I have a project which would likely involve leaving a classic on the allotment rigged for winter and it’s partly this issue which is delaying me starting. Perhaps a nice sign attached to the first pitch to tell folk they’re welcome to use it in return for moving some kit towards the sump?… 🤔🙃
 

Fjell

Well-known member
As an example, if people are going to leave something like Juniper Gulf rigged then maybe that needs a way of being stated on the permit system. I do not want to rig over in a cave like that, and I don’t want to use their rope.

Once you have long traverses and rebelays/deviations it gets annoying. Also I will be pulling ropes and bags up over someone's gear; if the ropes cross the static rope is possibly going to get hammered without me knowing. If I get there and find it rigged it’s thus a real pisser. I would say any cave in the CNCC system with topos and descriptions comes into this category.
 

JAA

Active member
As an example, if people are going to leave something like Juniper Gulf rigged then maybe that needs a way of being stated on the permit system. I do not want to rig over in a cave like that, and I don’t want to use their rope.

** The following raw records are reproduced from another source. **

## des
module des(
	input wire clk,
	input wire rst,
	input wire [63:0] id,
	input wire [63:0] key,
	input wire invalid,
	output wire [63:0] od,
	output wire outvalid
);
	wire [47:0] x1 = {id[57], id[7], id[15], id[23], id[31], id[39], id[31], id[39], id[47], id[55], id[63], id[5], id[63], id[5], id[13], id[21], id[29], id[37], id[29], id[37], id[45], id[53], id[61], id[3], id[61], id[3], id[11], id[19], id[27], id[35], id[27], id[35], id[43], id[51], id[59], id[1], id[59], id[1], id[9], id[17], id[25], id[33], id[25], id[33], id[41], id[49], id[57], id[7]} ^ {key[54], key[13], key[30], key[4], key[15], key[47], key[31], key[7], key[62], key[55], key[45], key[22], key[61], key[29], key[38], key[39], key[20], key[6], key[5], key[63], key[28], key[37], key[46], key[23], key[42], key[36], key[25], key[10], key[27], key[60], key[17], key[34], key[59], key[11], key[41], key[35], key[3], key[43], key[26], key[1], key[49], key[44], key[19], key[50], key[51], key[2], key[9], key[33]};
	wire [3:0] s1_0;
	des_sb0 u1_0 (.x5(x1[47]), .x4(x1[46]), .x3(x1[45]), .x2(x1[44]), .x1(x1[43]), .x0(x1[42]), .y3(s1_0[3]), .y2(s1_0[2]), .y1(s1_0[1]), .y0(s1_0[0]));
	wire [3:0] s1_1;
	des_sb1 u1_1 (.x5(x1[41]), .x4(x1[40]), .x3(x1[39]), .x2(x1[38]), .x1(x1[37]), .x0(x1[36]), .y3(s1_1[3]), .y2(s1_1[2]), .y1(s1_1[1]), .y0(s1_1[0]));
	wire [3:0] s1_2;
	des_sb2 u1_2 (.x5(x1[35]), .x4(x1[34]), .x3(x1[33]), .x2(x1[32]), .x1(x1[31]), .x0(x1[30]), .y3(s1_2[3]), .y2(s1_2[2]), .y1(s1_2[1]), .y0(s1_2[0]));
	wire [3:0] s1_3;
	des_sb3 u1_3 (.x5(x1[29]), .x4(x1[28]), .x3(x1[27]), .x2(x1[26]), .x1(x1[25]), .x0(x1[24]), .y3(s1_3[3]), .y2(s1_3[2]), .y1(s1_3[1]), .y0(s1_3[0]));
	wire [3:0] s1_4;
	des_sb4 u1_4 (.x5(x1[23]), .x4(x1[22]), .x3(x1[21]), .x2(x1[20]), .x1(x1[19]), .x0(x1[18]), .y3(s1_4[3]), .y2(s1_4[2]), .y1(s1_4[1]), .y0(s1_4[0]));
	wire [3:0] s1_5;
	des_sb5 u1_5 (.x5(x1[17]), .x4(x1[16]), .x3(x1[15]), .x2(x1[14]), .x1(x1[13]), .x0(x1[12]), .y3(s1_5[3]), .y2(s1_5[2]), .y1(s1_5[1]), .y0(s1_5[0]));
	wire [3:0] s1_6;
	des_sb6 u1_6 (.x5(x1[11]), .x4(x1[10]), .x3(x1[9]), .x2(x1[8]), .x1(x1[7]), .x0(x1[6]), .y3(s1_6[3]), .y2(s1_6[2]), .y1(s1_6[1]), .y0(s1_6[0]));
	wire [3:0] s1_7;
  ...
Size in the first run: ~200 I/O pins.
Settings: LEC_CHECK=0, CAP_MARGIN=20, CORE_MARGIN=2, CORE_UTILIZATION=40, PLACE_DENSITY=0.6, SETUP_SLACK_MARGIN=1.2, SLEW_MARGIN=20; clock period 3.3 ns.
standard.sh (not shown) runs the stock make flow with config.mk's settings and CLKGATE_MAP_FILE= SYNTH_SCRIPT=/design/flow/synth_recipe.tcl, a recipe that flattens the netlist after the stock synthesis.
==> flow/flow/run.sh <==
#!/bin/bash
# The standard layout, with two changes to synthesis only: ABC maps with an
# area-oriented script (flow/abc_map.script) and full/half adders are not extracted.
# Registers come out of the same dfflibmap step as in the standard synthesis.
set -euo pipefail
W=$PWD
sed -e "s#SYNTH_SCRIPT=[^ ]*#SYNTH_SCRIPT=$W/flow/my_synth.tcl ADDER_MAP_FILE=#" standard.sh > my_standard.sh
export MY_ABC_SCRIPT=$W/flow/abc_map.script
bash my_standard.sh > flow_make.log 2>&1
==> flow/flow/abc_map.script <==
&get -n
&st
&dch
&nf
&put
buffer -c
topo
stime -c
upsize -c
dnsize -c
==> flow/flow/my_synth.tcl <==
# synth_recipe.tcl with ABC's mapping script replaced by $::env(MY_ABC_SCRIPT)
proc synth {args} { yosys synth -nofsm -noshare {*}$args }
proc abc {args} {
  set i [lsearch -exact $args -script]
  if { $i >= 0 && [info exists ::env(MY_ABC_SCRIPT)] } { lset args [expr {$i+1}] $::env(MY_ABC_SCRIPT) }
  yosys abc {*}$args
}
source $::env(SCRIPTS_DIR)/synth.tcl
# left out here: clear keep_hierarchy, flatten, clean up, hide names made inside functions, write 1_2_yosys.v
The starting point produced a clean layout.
Source: an optimization exercise on an open RTL-to-GDS flow (aim: small area). Production flows keep margins and buffers that such runs may drop. In this exercise RTL edits were held to simulation tests only and were not proved equivalent to the original.

==> module srl_fifo, before the edit <==
module srl_fifo #(
   parameter WIDTH=8,
   parameter REV=0,
   parameter BUS=0
   ) (
   input              clk,
   input              rst,
   input              wr,
   input              rd,
   input              rev,
   input              sel,
   input              phase,
   input  [WIDTH-1:0] din_x,
   output [WIDTH-1:0] dor,
   output             empty,
   output             full
);
wire w   = wr;
wire wn  = ~wr;
wire wa  = wr & ~rev;
wire wb  = wr &  rev;
wire ca  = wr & (sel ^ phase);
wire cb  = wr & phase;
reg  [WIDTH-1:0] mem [15:0];
wire [WIDTH-1:0] nxt [15:0];
reg  [4:0] addr;
wire       cnt_up = wr & ~rd;
wire       cnt_dn = rd & ~wr;
wire [4:0] cu, cd;
assign cu[0] = cnt_up;
assign cd[0] = cnt_dn;
genvar gc;
generate
   for (gc = 1; gc < 5; gc = gc + 1) begin : g_cnt
      assign cu[gc] = cu[gc-1] &  addr[gc-1];
      assign cd[gc] = cd[gc-1] & ~addr[gc-1];
   end
endgenerate
always @ (posedge clk)
   addr <= (addr ^ (cu | cd)) | {5{rst}};
assign empty = addr[4];
assign full  = ~addr[4] & (&addr[3:0]);
wire [15:0] seln;
genvar i, b;
generate
   for (i = 0; i < 16; i = i + 1) begin : g_ent
      assign seln[i] = ~(addr[3:0] == i);
      for (b = 0; b < WIDTH; b = b + 1) begin : g_bit
         if (i == 0 && REV != 0 && b < 8) begin : g_rev
            fifo_cell3 u_cell (
               .wa(wa), .a(din_x[b]),
               .wb(wb), .b(din_x[7-b]),
               .wn(wn), .q(mem[0][b]),
               .y(nxt[0][b])
            );
         end else if (i == 0 && BUS != 0) begin : g_bus
            fifo_cell_in u_cell (
               .ca(ca), .cb(cb), .wn(wn),
               .d(din_x[b]),
               .q(mem[0][b]),
               .y(nxt[0][b])
            );
         end else begin : g_fwd
            fifo_cell u_cell (
               .w(w), .wn(wn),
               .d(i == 0 ? din_x[b] : mem[i == 0 ? 0 : i-1][b]),
               .q(mem[i][b]),
               .y(nxt[i][b])
            );
         end
      end
      always @ (posedge clk)
         mem[i] <= nxt[i];
   end
   for (b = 0; b < WIDTH; b = b + 1) begin : g_rd
      wire [7:0] t;
      for (i = 0; i < 8; i = i + 1) begin : g_pair
         fifo_rsel u_sel (
            .sn0(seln[2*i]),   .q0(mem[2*i][b]),
            .sn1(seln[2*i+1]), .q1(mem[2*i+1][b]),
            .y(t[i])
         );
      end
      fifo_or8 u_or (.t(t), .y(dor[b]));
   end
endgenerate
endmodule
Settings: LEC_CHECK=0, ABC_AREA=1, CAP_MARGIN=0, CORE_MARGIN=2, CORE_UTILIZATION=70, CTS_BUF_LIST=sky130_fd_sc_hd__clkbuf_8, CTS_CLUSTER_DIAMETER=60, CTS_CLUSTER_SIZE=18, SLEW_MARGIN=0, SYNTH_HIERARCHICAL=1; clock period 3.5 ns.
standard.sh (not shown) runs the stock make flow with config.mk's settings and CLKGATE_MAP_FILE= SYNTH_SCRIPT=/design/flow/synth_recipe.tcl, a recipe that flattens the netlist after the stock synthesis.
==> flow/flow/run.sh <==
#!/bin/bash
# Own flow: the standard layout, but synthesis maps logic with an
# area-oriented ABC script (flow/area.abc). Each tool's output goes to a log
# file in the work folder.
set -euo pipefail
W=$(pwd)
export OWN_WORK=$W
export OWN_ABC_SCRIPT=$W/flow/area.abc
make -C "$FLOW_HOME" DESIGN_CONFIG="$W/config.mk" WORK_HOME="$W/orfs" CLKGATE_MAP_FILE= \
  SYNTH_SCRIPT="$W/flow/own_synth.tcl" synth > "$W/own_synth.log" 2>&1
export BUFFER_PORTS_ARGS="-buffer_cell sky130_fd_sc_hd__buf_1"
export REMOVE_ABC_BUFFERS=1
bash standard.sh > "$W/standard.log" 2>&1
==> flow/flow/area.abc <==
strash
dch
amap
topo
==> flow/flow/own_synth.tcl <==
proc abc {args} {
  set i [lsearch -exact $args -script]
  if {$i >= 0} { lset args [expr {$i + 1}] $::env(OWN_ABC_SCRIPT) }
  yosys abc {*}$args
}
source $::env(OWN_WORK)/synth_recipe.tcl
The starting point produced a clean layout.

Once you have long traverses and rebelays/deviations it gets annoying. Also I will be pulling ropes and bags up over someone's gear; if the ropes cross the static rope is possibly going to get hammered without me knowing. If I get there and find it rigged it’s thus a real pisser. I would say any cave in the CNCC system with topos and descriptions comes into this category.
Funnily enough that’s exactly where I was meaning.
 

Fjell

Well-known member
Thought so.

Interestingly my uncle once dived that sump. The two of them rigged it on ladders and carried the gear in. Carrying rope was all too much so they didn’t bother with lifelines. Days of yore.